As a short, shy, sometimes awkward 13-year-old, I participated in a game at a youth activity that left a lasting impression. The instructor divided the group into equal teams of about ten individuals. Each team received a long length of rope and was invited to form the rope in a circle with each team member holding a section of the rope and standing in a circle. Next, we were invited to pass a ball around the circle as rapidly as possible. The team that could do so in the least amount of time would win.
As our team began to bluster about how we would take down the competition, I made what was probably a barely audible suggestion, “reduce the diameter of the circle.” If we all came close together, we could reduce the time it would take for the ball to travel all the way around the circle. If anyone on my team heard the comment, they chose to disregard it.

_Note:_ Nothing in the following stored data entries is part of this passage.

==> config.mk <==
export PLATFORM = sky130hd
export DESIGN_NAME = seq_div
export DESIGN_NICKNAME = d
export VERILOG_FILES = /design/src/rtl/seq_div.sv
export SDC_FILE = /design/constraint.sdc
export NUM_CORES = 1
export LEC_CHECK = 0
export ABC_AREA = 0
export CORE_MARGIN = 2
export CORE_UTILIZATION = 55
export CTS_BUF_LIST = sky130_fd_sc_hd__clkbuf_2
export DETAILED_ROUTE_END_ITERATION = 12
export PLACE_DENSITY = 0.79
export SLEW_MARGIN = 20
export SYNTH_ARGS = -nofsm -noshare
export SYNTH_HDL_FRONTEND = slang
export SYNTH_SLANG_ARGS = --single-unit
export TNS_END_PERCENT = 10
==> constraint.sdc <==
create_clock -name clk -period 7.3 [get_ports clk]
set_input_delay 1.095 -clock clk [delete_from_list [all_inputs] [get_ports clk]]
set_output_delay 1.095 -clock clk [all_outputs]
set_load 0.02 [all_outputs]
### src/rtl/fetch_stage.sv
// fetch_stage: WISC instruction-fetch stage owning the PC and the IF/ID register.
// Define FETCH_PERF_CNT_EN to add the saturating fetch_cnt_o/stall_cnt_o counters.
module fetch_stage #(
  parameter int              PC_W     = 16,
  parameter logic [PC_W-1:0] RESET_PC = '0,
  parameter logic [PC_W-1:0] NOP_INST = 16'h0800
) (
  input  logic            clk,
  input  logic            rst,
  input  logic            stall_i,
  input  logic            redirect_i,
  input  logic [PC_W-1:0] redirect_pc_i,
  input  logic            halt_i,
  output logic [PC_W-1:0] imem_addr_o,
  input  logic [PC_W-1:0] imem_data_i,
  output logic [PC_W-1:0] ifid_inst_o,
  output logic [PC_W-1:0] ifid_pc_plus2_o,
  output logic            ifid_valid_o,
  output logic            halted_o,
`ifdef FETCH_PERF_CNT_EN
  output logic [15:0]     fetch_cnt_o,
  output logic [15:0]     stall_cnt_o,
`endif
  output logic            err_o
);
  typedef enum logic {RUN, HALTED} state_e;
  state_e state_q, state_d;
  logic [PC_W-1:0] pc_q, pc_d, inst_q, inst_d, pp2_q, pp2_d;
  logic valid_q, valid_d, err_q, err_d, load, stall_cyc;
  always_comb begin
    state_d = state_q;
    pc_d = pc_q;
    inst_d = inst_q;
    pp2_d = pp2_q;
    valid_d = valid_q;
    err_d = err_q;
    load = 1'b0;
    stall_cyc = 1'b0;
    if (state_q == RUN) begin
      if (halt_i) begin
        state_d = HALTED;
        valid_d = 1'b0;
        inst_d = NOP_INST;
      end else if (redirect_i) begin
        pc_d = {redirect_pc_i[PC_W-1:1], 1'b0};
        valid_d = 1'b0;
        inst_d = NOP_INST;
        err_d = err_q | redirect_pc_i[0];
      end else if (stall_i) begin
        stall_cyc = 1'b1;
      end else begin
        load = 1'b1;
        inst_d = imem_data_i;
        pp2_d = pc_q + PC_W'(2);
        valid_d = 1'b1;
        pc_d = pc_q + PC_W'(2);
      end
    end
  end
  always_ff @(posedge clk) begin
    if (rst) begin
      state_q <= RUN;
      pc_q <= RESET_PC;
      inst_q <= NOP_INST;
      pp2_q <= '0;
      valid_q <= 1'b0;
      err_q <= 1'b0;
    end else begin
      state_q <= state_d;
      pc_q <= pc_d;
      inst_q <= inst_d;
      pp2_q <= pp2_d;
      valid_q <= valid_d;
      err_q <= err_d;
    end
  end
`ifdef FETCH_PERF_CNT_EN
  logic [15:0] fcnt_q, scnt_q;
  always_ff @(posedge clk) begin
    if (rst) begin
      fcnt_q <= '0;
      scnt_q <= '0;
    end else begin
      fcnt_q <= (load && fcnt_q != 16'hFFFF) ? fcnt_q + 16'd1 : fcnt_q;
      scnt_q <= (stall_cyc && scnt_q != 16'hFFFF) ? scnt_q + 16'd1 : scnt_q;
    end
  end
  assign fetch_cnt_o = fcnt_q;
  assign stall_cnt_o = scnt_q;
`else
  logic unused_ok;
  assign unused_ok = load | stall_cyc;
`endif
  assign imem_addr_o = pc_q;
  assign ifid_inst_o = inst_q;
  assign ifid_pc_plus2_o = pp2_q;
  assign ifid_valid_o = valid_q;
  assign halted_o = (state_q == HALTED);
  assign err_o = err_q;
endmodule
File: src/rtl/alu_share_arbiter.sv
// alu_share_arbiter
//  Shares one ALU and its srcA/srcB operand muxes between two requesters
//  (req 0 = execute stage, req 1 = debug/address-generation unit). Each cycle
//  the arbiter grants at most one request. It steers the winner's mux selects
//  and alu_fun to the ALU, and captures the ALU result into a 1-entry
//  response buffer.
//
//  Optional feature: define ALU_ARB_LOCK_EN to enable the req 0 burst lock.
//  While the lock is set, only req 0 is granted and the pointer is frozen at 0.
//  Without the macro, req_lock is ignored.
//
//  Ports
//   CLK, RST_N             clock; synchronous active-low reset
//   req_valid/req_ready    per-requester handshake (req_ready is a one-hot grant)
//   req_fun/srcA/srcB      per-requester ALU function and operand selects
//   req_lock               req 0 burst lock request
//   alu_srcA/srcB/fun      steered to the operand muxes and the ALU
//   alu_result             combinational ALU result for the current selects
//   rsp_valid/id/data      response buffer contents; rsp_ready drains it
module alu_share_arbiter #(
   parameter int unsigned WIDTH   = 32,
   parameter int unsigned FUN_W   = 4,
   parameter int unsigned RR_EN   = 1,
   parameter int unsigned RR_INIT = 0
) (
   input  logic               CLK,
   input  logic               RST_N,
   input  logic [1:0]         req_valid,
   output logic [1:0]         req_ready,
   input  logic [2*FUN_W-1:0] req_fun,
   input  logic [3:0]         req_srcA,
   input  logic [3:0]         req_srcB,
   input  logic               req_lock,
   output logic [1:0]         alu_srcA,
   output logic [1:0]         alu_srcB,
   output logic [FUN_W-1:0]   alu_fun,
   input  logic [WIDTH-1:0]   alu_result,
   output logic               rsp_valid,
   output logic               rsp_id,
   output logic [WIDTH-1:0]   rsp_data,
   input  logic               rsp_ready
);

   typedef enum logic {
      S_EMPTY = 1'b0,
      S_FULL  = 1'b1
   } state_t;

   state_t             state_q, state_d;
   logic               ptr_q, ptr_d;
   logic               rsp_id_q, rsp_id_d;
   logic [WIDTH-1:0]   rsp_data_q, rsp_data_d;
   logic               lock_active;
   logic [1:0]         elig;
   logic               can_issue;
   logic               grant;
   logic               win;

`ifdef ALU_ARB_LOCK_EN
   logic               lock_q, lock_d;
   assign lock_active = lock_q;
`else
   logic               unused_req_lock;
   assign unused_req_lock = req_lock;
   assign lock_active     = 1'b0;
`endif

   // Arbitration and steering of the winner's selects onto the ALU
   always_comb begin
      req_ready = 2'b00;
      alu_srcA  = 2'b00;
      alu_srcB  = 2'b00;
      alu_fun   = '0;
      win       = 1'b0;

      // A locked burst hides req 1 from arbitration entirely
      elig      = {req_valid[1] & ~lock_active, req_valid[0]};
      // Grants are suppressed under reset so nothing is handshaken that reset discards
      can_issue = RST_N & ((state_q == S_EMPTY) | rsp_ready);
      grant     = can_issue & (|elig);

      if (elig == 2'b11) begin
         win = (RR_EN != 0) ? ptr_q : 1'b0;
      end else begin
         win = ~elig[0];
      end

      if (grant) begin
         req_ready[win] = 1'b1;
         alu_srcA       = win ? req_srcA[3:2] : req_srcA[1:0];
         alu_srcB       = win ? req_srcB[3:2] : req_srcB[1:0];
         alu_fun        = win ? req_fun[2*FUN_W-1:FUN_W] : req_fun[FUN_W-1:0];
      end
   end

   // Buffer FSM, response capture, pointer and lock update
   always_comb begin
      state_d    = state_q;
      rsp_id_d   = rsp_id_q;
      rsp_data_d = rsp_data_q;
      ptr_d      = ptr_q;
`ifdef ALU_ARB_LOCK_EN
      lock_d     = lock_q;
`endif

      case (state_q)
         S_EMPTY: if (grant) state_d = S_FULL;
         S_FULL:  if (rsp_ready && !grant) state_d = S_EMPTY;
         default: state_d = S_EMPTY;
      endcase

      if (grant) begin
         rsp_id_d   = win;
         rsp_data_d = alu_result;
         ptr_d      = ~win;
      end

`ifdef ALU_ARB_LOCK_EN
      if (grant && !win) lock_d = req_lock;
      // Pointer parks on req 0 for the whole locked burst
      if (lock_d) ptr_d = 1'b0;
`endif
   end

   // State registers with synchronous reset
   always_ff @(posedge CLK) begin
      if (!RST_N) begin
         state_q    <= S_EMPTY;
         ptr_q      <= 1'(RR_INIT);
         rsp_id_q   <= 1'b0;
         rsp_data_q <= '0;
`ifdef ALU_ARB_LOCK_EN
         lock_q     <= 1'b0;
`endif
      end else begin
         state_q    <= state_d;
         ptr_q      <= ptr_d;
         rsp_id_q   <= rsp_id_d;
         rsp_data_q <= rsp_data_d;
`ifdef ALU_ARB_LOCK_EN
         lock_q     <= lock_d;
`endif
      end
   end

   assign rsp_valid = (state_q == S_FULL);
   assign rsp_id    = rsp_id_q;
   assign rsp_data  = rsp_data_q;

endmodule
===== src/rtl/bus_term_pkg.sv =====
// Shared definitions for the bus terminal port.
//   ID_W         : width of the destination ID field
//   BROADCAST_ID : destination ID accepted by every terminal
//   CNT_W        : width of the misroute statistics counter
//   MAX_PKT_W    : widest packet get_dest() can take
//   get_dest()   : extracts the destination ID from the top ID_W bits of a packet
package bus_term_pkg;

  localparam int unsigned ID_W      = 8;
  localparam logic [7:0]  BROADCAST_ID = 8'hFF;
  localparam int unsigned CNT_W     = 16;
  localparam int unsigned MAX_PKT_W = 256;

  // The packet is passed zero-extended to MAX_PKT_W together with its real
  // width, so one function serves any ANCHO up to MAX_PKT_W.
  function automatic logic [ID_W-1:0] get_dest(input logic [MAX_PKT_W-1:0] pkt,
                                               input int unsigned pkt_w);
    return pkt[pkt_w-1 -: ID_W];
  endfunction

endpackage
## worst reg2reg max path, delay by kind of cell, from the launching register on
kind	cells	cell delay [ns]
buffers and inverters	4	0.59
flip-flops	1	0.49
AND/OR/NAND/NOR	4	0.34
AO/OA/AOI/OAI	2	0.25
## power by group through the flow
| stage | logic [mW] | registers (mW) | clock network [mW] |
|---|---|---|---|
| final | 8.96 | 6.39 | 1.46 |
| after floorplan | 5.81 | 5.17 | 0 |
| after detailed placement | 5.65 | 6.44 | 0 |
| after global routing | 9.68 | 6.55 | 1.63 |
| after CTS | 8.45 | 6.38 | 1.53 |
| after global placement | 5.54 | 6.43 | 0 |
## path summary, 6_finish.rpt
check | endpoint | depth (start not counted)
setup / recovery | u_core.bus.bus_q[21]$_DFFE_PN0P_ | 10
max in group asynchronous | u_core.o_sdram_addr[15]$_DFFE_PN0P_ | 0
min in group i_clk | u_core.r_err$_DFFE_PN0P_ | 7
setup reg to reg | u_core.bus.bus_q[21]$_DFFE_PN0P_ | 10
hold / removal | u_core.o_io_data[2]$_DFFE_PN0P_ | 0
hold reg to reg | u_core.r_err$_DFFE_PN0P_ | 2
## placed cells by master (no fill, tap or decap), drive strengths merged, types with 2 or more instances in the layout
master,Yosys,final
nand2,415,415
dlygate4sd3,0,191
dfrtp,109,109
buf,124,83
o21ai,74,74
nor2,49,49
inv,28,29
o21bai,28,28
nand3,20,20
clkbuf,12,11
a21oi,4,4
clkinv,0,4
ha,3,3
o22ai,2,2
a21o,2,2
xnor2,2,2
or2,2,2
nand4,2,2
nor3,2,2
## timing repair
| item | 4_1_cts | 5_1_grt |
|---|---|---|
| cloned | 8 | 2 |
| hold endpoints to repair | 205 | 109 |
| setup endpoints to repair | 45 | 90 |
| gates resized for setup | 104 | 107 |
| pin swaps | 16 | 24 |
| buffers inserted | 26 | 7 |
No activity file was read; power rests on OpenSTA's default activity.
[config.mk]
export PLATFORM = sky130hd
export DESIGN_NAME = dot
export DESIGN_NICKNAME = d
export VERILOG_FILES = /design/src/rtl/dot.sv
export SDC_FILE = /design/constraint.sdc
export NUM_CORES = 2
export LEC_CHECK = 0
export ABC_CLOCK_PERIOD_IN_PS = 17850
export BUFFER_PORTS_ARGS = -buffer_cell sky130_fd_sc_hd__buf_2
export CAP_MARGIN = 30
export CORE_AREA = 2 2 288 433
export DETAILED_ROUTE_END_ITERATION = 6
export DIE_AREA = 0 0 290 435
export SLEW_MARGIN = 20
export SYNTH_ARGS = -nofsm -noshare
export SYNTH_HDL_FRONTEND = slang
export SYNTH_SLANG_ARGS = --single-unit
[constraint.sdc]
create_clock -name clk -period 17.85 [get_ports clk]
set_clock_uncertainty 0.15 [all_clocks]
set_input_delay 1.785 -clock clk [delete_from_list [all_inputs] [get_ports clk]]
set_output_delay 1.785 -clock clk [all_outputs]
set_load 0.005 [all_outputs]
### src/rtl/filter2d_frame_io.sv
// filter2d_frame_io: frame sequencer around filter2d sharing one single-port SRAM.
// Loads a WIDTH x WIDTH pixel frame into words 0..NPIX-1, kicks the filter,
// waits for its finish, then streams words NPIX..2*NPIX-1 out through a
// 2-entry skid FIFO that absorbs the one-cycle SRAM read latency.
module filter2d_frame_io #(
   parameter int WIDTH = 256,
   parameter int AW    = 17
) (
   input  logic          clk,
   input  logic          reset,
   input  logic          frame_go,
   output logic          busy,
   output logic          frame_done,
   input  logic          s_valid,
   output logic          s_ready,
   input  logic [7:0]    s_data,
   output logic          m_valid,
   input  logic          m_ready,
   output logic [7:0]    m_data,
   output logic          m_last,
   output logic          sram_cs,
   output logic          sram_we,
   output logic [AW-1:0] sram_addr,
   output logic [7:0]    sram_din,
   input  logic [7:0]    sram_dout,
   output logic          flt_start,
   input  logic          flt_finish,
   output logic          flt_owns_sram
);

   localparam int NPIX = WIDTH * WIDTH;
   localparam int CW   = AW - 1;
   localparam logic [CW-1:0] LAST_IDX = CW'(NPIX - 1);
   localparam logic [AW-1:0] RD_BASE  = AW'(NPIX);

   typedef enum logic [2:0] {
      ST_IDLE   = 3'd0,
      ST_LOAD   = 3'd1,
      ST_KICK   = 3'd2,
      ST_FILTER = 3'd3,
      ST_DRAIN  = 3'd4,
      ST_DONE   = 3'd5
   } state_t;

   state_t        state_q;
   logic [CW-1:0] wr_cnt_q;
   logic [CW-1:0] rd_cnt_q;
   logic          rd_all_q;          // last read of the frame already issued
   logic          inflight_q;        // read issued last cycle, data on sram_dout now
   logic          inflight_last_q;   // that read was the final pixel
   logic [7:0]    fifo_data_q [2];
   logic [1:0]    fifo_last_q;
   logic          fifo_wr_ptr_q;
   logic          fifo_rd_ptr_q;
   logic [1:0]    fifo_cnt_q;

   logic          s_hs_s;
   logic          pop_s;
   logic          issue_s;
   logic [2:0]    occ_s;

   // Status and handshake decode, all taken from registered state.
   assign busy          = (state_q != ST_IDLE);
   assign s_ready       = (state_q == ST_LOAD);
   assign flt_start     = (state_q == ST_KICK);
   assign flt_owns_sram = (state_q == ST_KICK) || (state_q == ST_FILTER);
   assign frame_done    = (state_q == ST_DONE);
   assign m_valid       = (fifo_cnt_q != 2'd0);
   assign m_data        = fifo_data_q[fifo_rd_ptr_q];
   assign m_last        = fifo_last_q[fifo_rd_ptr_q];

   assign s_hs_s = s_valid & s_ready;
   assign pop_s  = m_valid & m_ready;

   // Buffered plus outstanding pixels, crediting this cycle's pop so a
   // continuously ready sink sees one beat per cycle.
   assign occ_s   = {1'b0, fifo_cnt_q} + {2'b00, inflight_q} - {2'b00, pop_s};
   assign issue_s = (state_q == ST_DRAIN) && !rd_all_q && (occ_s < 3'd2);

   // SRAM port: load writes on accepted beats, drain reads when space allows.
   always_comb begin
      sram_cs   = 1'b0;
      sram_we   = 1'b0;
      sram_addr = {AW{1'b0}};
      sram_din  = 8'h00;
      if (s_hs_s) begin
         sram_cs   = 1'b1;
         sram_we   = 1'b1;
         sram_addr = {1'b0, wr_cnt_q};
         sram_din  = s_data;
      end else if (issue_s) begin
         sram_cs   = 1'b1;
         sram_we   = 1'b0;
         sram_addr = RD_BASE + {1'b0, rd_cnt_q};
      end else begin
         sram_cs   = 1'b0;
      end
   end

   // Frame sequencing FSM with its load and read counters.
   always_ff @(posedge clk or posedge reset) begin
      if (reset) begin
         state_q  <= ST_IDLE;
         wr_cnt_q <= {CW{1'b0}};
         rd_cnt_q <= {CW{1'b0}};
         rd_all_q <= 1'b0;
      end else begin
         case (state_q)
            ST_IDLE: begin
               if (frame_go) begin
                  state_q  <= ST_LOAD;
                  wr_cnt_q <= {CW{1'b0}};
               end
            end
            ST_LOAD: begin
               if (s_hs_s) begin
                  // Hold on the last index rather than wrapping within the frame.
                  if (wr_cnt_q == LAST_IDX) begin
                     state_q <= ST_KICK;
                  end else begin
                     wr_cnt_q <= wr_cnt_q + 1'b1;
                  end
               end
            end
            ST_KICK: begin
               state_q  <= ST_FILTER;
               rd_cnt_q <= {CW{1'b0}};
               rd_all_q <= 1'b0;
            end
            ST_FILTER: begin
               if (flt_finish) begin
                  state_q <= ST_DRAIN;
               end
            end
            ST_DRAIN: begin
               if (issue_s) begin
                  if (rd_cnt_q == LAST_IDX) begin
                     rd_all_q <= 1'b1;
                  end else begin
                     rd_cnt_q <= rd_cnt_q + 1'b1;
                  end
               end
               if (pop_s && m_last) begin
                  state_q <= ST_DONE;
               end
            end
            ST_DONE: begin
               state_q <= ST_IDLE;
            end
            default: begin
               state_q <= ST_IDLE;
            end
         endcase
      end
   end

   // Read-return capture into the 2-entry output FIFO.
   always_ff @(posedge clk or posedge reset) begin
      if (reset) begin
         inflight_q      <= 1'b0;
         inflight_last_q <= 1'b0;
         fifo_data_q[0]  <= 8'h00;
         fifo_data_q[1]  <= 8'h00;
         fifo_last_q     <= 2'b00;
         fifo_wr_ptr_q   <= 1'b0;
         fifo_rd_ptr_q   <= 1'b0;
         fifo_cnt_q      <= 2'd0;
      end else begin
         inflight_q      <= issue_s;
         inflight_last_q <= issue_s && (rd_cnt_q == LAST_IDX);
         if (inflight_q) begin
            fifo_data_q[fifo_wr_ptr_q] <= sram_dout;
            fifo_last_q[fifo_wr_ptr_q] <= inflight_last_q;
            fifo_wr_ptr_q              <= ~fifo_wr_ptr_q;
         end
         if (pop_s) begin
            fifo_rd_ptr_q <= ~fifo_rd_ptr_q;
         end
         fifo_cnt_q <= 2'(fifo_cnt_q + {1'b0, inflight_q} - {1'b0, pop_s});
      end
   end

endmodule
<file path="config.mk">
export PLATFORM = sky130hd
export DESIGN_NAME = package_diverter
export DESIGN_NICKNAME = d
export VERILOG_FILES = /design/src/rtl/sorter_pkg.sv /design/src/rtl/gate_pulse_stretcher.sv /design/src/rtl/package_diverter.sv
export SDC_FILE = /design/constraint.sdc
export NUM_CORES = 1
export LEC_CHECK = 0
export BUFFER_PORTS_ARGS = -buffer_cell sky130_fd_sc_hd__buf_2
export CORE_MARGIN = 5
export CORE_UTILIZATION = 61
export CTS_BUF_LIST = sky130_fd_sc_hd__clkbuf_16
export DETAILED_ROUTE_END_ITERATION = 8
export GPL_TIMING_DRIVEN = 0
export PLACE_DENSITY = 0.8
export SYNTH_ARGS = -nofsm -noshare
export SYNTH_HDL_FRONTEND = slang
export SYNTH_SLANG_ARGS = --single-unit
</file>
<file path="constraint.sdc">
create_clock -name clk -period 4.5 [get_ports clk]
set_input_delay 0.675 -clock clk [delete_from_list [all_inputs] [get_ports clk]]
set_output_delay 0.675 -clock clk [all_outputs]
set_load 0.05 [all_outputs]
</file>
<file path="src/rtl/sorter_pkg.sv">
// Shared types and helpers for the package sorter/diverter pipeline.
// Optional jam freeze is enabled by defining DIVERTER_JAM_EN.
package sorter_pkg;

   localparam int NUM_GRPS = 6;
   localparam int CNT_W    = 8;

   localparam logic [2:0] GRP_NONE = 3'd0;
   localparam logic [2:0] GRP1     = 3'd1;
   localparam logic [2:0] GRP2     = 3'd2;
   localparam logic [2:0] GRP3     = 3'd3;
   localparam logic [2:0] GRP4     = 3'd4;
   localparam logic [2:0] GRP5     = 3'd5;
   localparam logic [2:0] GRP6     = 3'd6;

   typedef struct packed {
      logic             valid;
      logic [2:0]       grp;
      logic [CNT_W-1:0] cnt;
   } slot_t;

   function automatic int grp_distance(
      input int g,
      input int travel,
      input int pitch
   );
      return travel + (g - 1) * pitch;
   endfunction

endpackage

</file>
<file path="src/rtl/gate_pulse_stretcher.sv">
// Holds one diverter gate open for PULSE_CYCLES clocks per fire.
// With DIVERTER_JAM_EN, the freeze input holds the counter in place.
import sorter_pkg::*;

module gate_pulse_stretcher #(
   parameter int PULSE_CYCLES = 4
) (
   input  logic clk,
   input  logic reset,
`ifdef DIVERTER_JAM_EN
   input  logic freeze,
`endif
   input  logic fire,
   output logic open
);

   localparam int PW = $clog2(PULSE_CYCLES + 1);

   logic [PW-1:0] r_cnt;
   logic          w_run;

`ifdef DIVERTER_JAM_EN
   assign w_run = !freeze;
`else
   assign w_run = 1'b1;
`endif

   // A refire reloads rather than queueing a second pulse.
   always_ff @(negedge clk or negedge reset) begin
      if (!reset) begin
         r_cnt <= '0;
      end else if (fire) begin
         r_cnt <= PW'(PULSE_CYCLES);
      end else if (r_cnt != '0 && w_run) begin
         r_cnt <= r_cnt - 1'b1;
      end
   end

   assign open = (r_cnt != '0);

endmodule

</file>
<file path="src/rtl/package_diverter.sv">
// Tracks sorted items along the belt and pulses each group's gate.
// Defining DIVERTER_JAM_EN adds a jam input that freezes the belt.
import sorter_pkg::*;

module package_diverter #(
   parameter int DEPTH        = 4,
   parameter int CNT_W        = sorter_pkg::CNT_W,
   parameter int TRAVEL_TICKS = 20,
   parameter int GATE_PITCH   = 10,
   parameter int PULSE_CYCLES = 4,
   localparam int OCC_W       = $clog2(DEPTH + 1)
) (
   input  logic             clk,
   input  logic             reset,
   input  logic [2:0]       grp_in,
   input  logic             belt_tick,
`ifdef DIVERTER_JAM_EN
   input  logic             jam,
`endif
   output logic [5:0]       gate,
   output logic             busy,
   output logic [OCC_W-1:0] occupancy,
   output logic [7:0]       drop_count,
   output logic             overflow
);

   generate
      if (CNT_W != sorter_pkg::CNT_W ||
          grp_distance(NUM_GRPS, TRAVEL_TICKS, GATE_PITCH)
             >= (1 << CNT_W)) begin : g_bad_cfg
         $error("package_diverter: CNT_W too narrow");
      end
   endgenerate

   slot_t            r_slot [DEPTH];
   slot_t            w_slot [DEPTH];
   logic             r_prev_zero;
   logic             w_is_grp;
   logic             w_new;
   logic             w_tick;
   logic             w_taken;
   logic             w_drop;
   logic [CNT_W-1:0] w_dist;
   logic [5:0]       w_fire;
   logic [OCC_W-1:0] w_occ;

   assign w_is_grp = (grp_in != GRP_NONE) && (grp_in != 3'd7);
   assign w_new    = r_prev_zero && w_is_grp;
   assign w_dist   = CNT_W'(grp_distance(int'(grp_in),
                                         TRAVEL_TICKS,
                                         GATE_PITCH));

`ifdef DIVERTER_JAM_EN
   assign w_tick = belt_tick && !jam;
`else
   assign w_tick = belt_tick;
`endif

   // Allocation and expiry both read pre-edge slot state, so a
   // slot freed this edge only becomes allocatable next edge.
   always_comb begin
      w_taken = 1'b0;
      w_fire  = '0;
      w_occ   = '0;
      for (int i = 0; i < DEPTH; i++) begin
         w_slot[i] = r_slot[i];
         if (w_new && !r_slot[i].valid && !w_taken) begin
            w_taken         = 1'b1;
            w_slot[i].valid = 1'b1;
            w_slot[i].grp   = grp_in;
            w_slot[i].cnt   = w_dist;
         end else if (r_slot[i].valid && w_tick) begin
            if (r_slot[i].cnt <= CNT_W'(1)) begin
               w_slot[i].valid = 1'b0;
               w_slot[i].cnt   = '0;
               for (int g = 0; g < NUM_GRPS; g++) begin
                  if (r_slot[i].grp == 3'(g + 1)) begin
                     w_fire[g] = 1'b1;
                  end
               end
            end else begin
               w_slot[i].cnt = r_slot[i].cnt - 1'b1;
            end
         end
         w_occ = w_occ + OCC_W'(w_slot[i].valid);
      end
      w_drop = w_new && !w_taken;
   end

   always_ff @(negedge clk or negedge reset) begin
      if (!reset) begin
         for (int i = 0; i < DEPTH; i++) begin
            r_slot[i] <= '0;
         end
         r_prev_zero <= 1'b1;
         occupancy   <= '0;
         busy        <= 1'b0;
         drop_count  <= '0;
         overflow    <= 1'b0;
      end else begin
         for (int i = 0; i < DEPTH; i++) begin
            r_slot[i] <= w_slot[i];
         end
         r_prev_zero <= !w_is_grp;
         occupancy   <= w_occ;
         busy        <= (w_occ != '0);
         if (w_drop) begin
            overflow <= 1'b1;
            if (drop_count != 8'hFF) begin
               drop_count <= drop_count + 8'd1;
            end
         end
      end
   end

   generate
      for (genvar g = 0; g < NUM_GRPS; g++) begin : g_gate
         gate_pulse_stretcher #(
            .PULSE_CYCLES(PULSE_CYCLES)
         ) u_pulse (
            .clk   (clk),
            .reset (reset),
`ifdef DIVERTER_JAM_EN
            .freeze(jam),
`endif
            .fire  (w_fire[g]),
            .open  (gate[g])
         );
      end
   endgenerate

endmodule

</file>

A minute later, the whistle blew and each team hurried to pass the ball from person to person around the large circles we had all created. After the game ended and a winner was declared, the counselor leading the exercise asked me to raise my hand. He had overheard my disregarded suggestion to shrink the circle. As he watched my face go from pink to what must have been bright red, he asked me to share the suggestion I had made to the team and then proceeded to scold my team for failing to listen. I still get sweaty palms as I place myself in that awkward adolescent body and remember what it felt like to be called out in front of the group.
I have reflected on this experience in my work with organizations. Any time that the information needed to address a particular challenge is held by people on the team who lack clout, experience, political savvy or influence, there is a significant risk that vital information never finds its way into the solutions being proposed and implemented. Disparity between those with key information and those with the power to do something about it creates all kinds of lost opportunities.
There are few circumstances where this disparity is more acute than with digital transformation. In general, younger team members with great tech savvy and more contact with the customer have critical context to inform transformation initiatives. However, the power structure at most organizations leans toward generally older, more experienced members of the team who, as a group, tend to be less tech savvy and more disconnected from the customer. Even in organizations where this disparity has been acknowledged, it can be very difficult to translate context from the more tech savvy group to the less tech savvy one. Too much meaning is lost in the attempt at translation.
Like my awkward teenage self, there are members of your team right now who hold the answers to successful transformation at your organization, but no one can hear or understand them. Or perhaps, no one is listening. What can you do to increase the clarity and amplify the volume of some of those voices?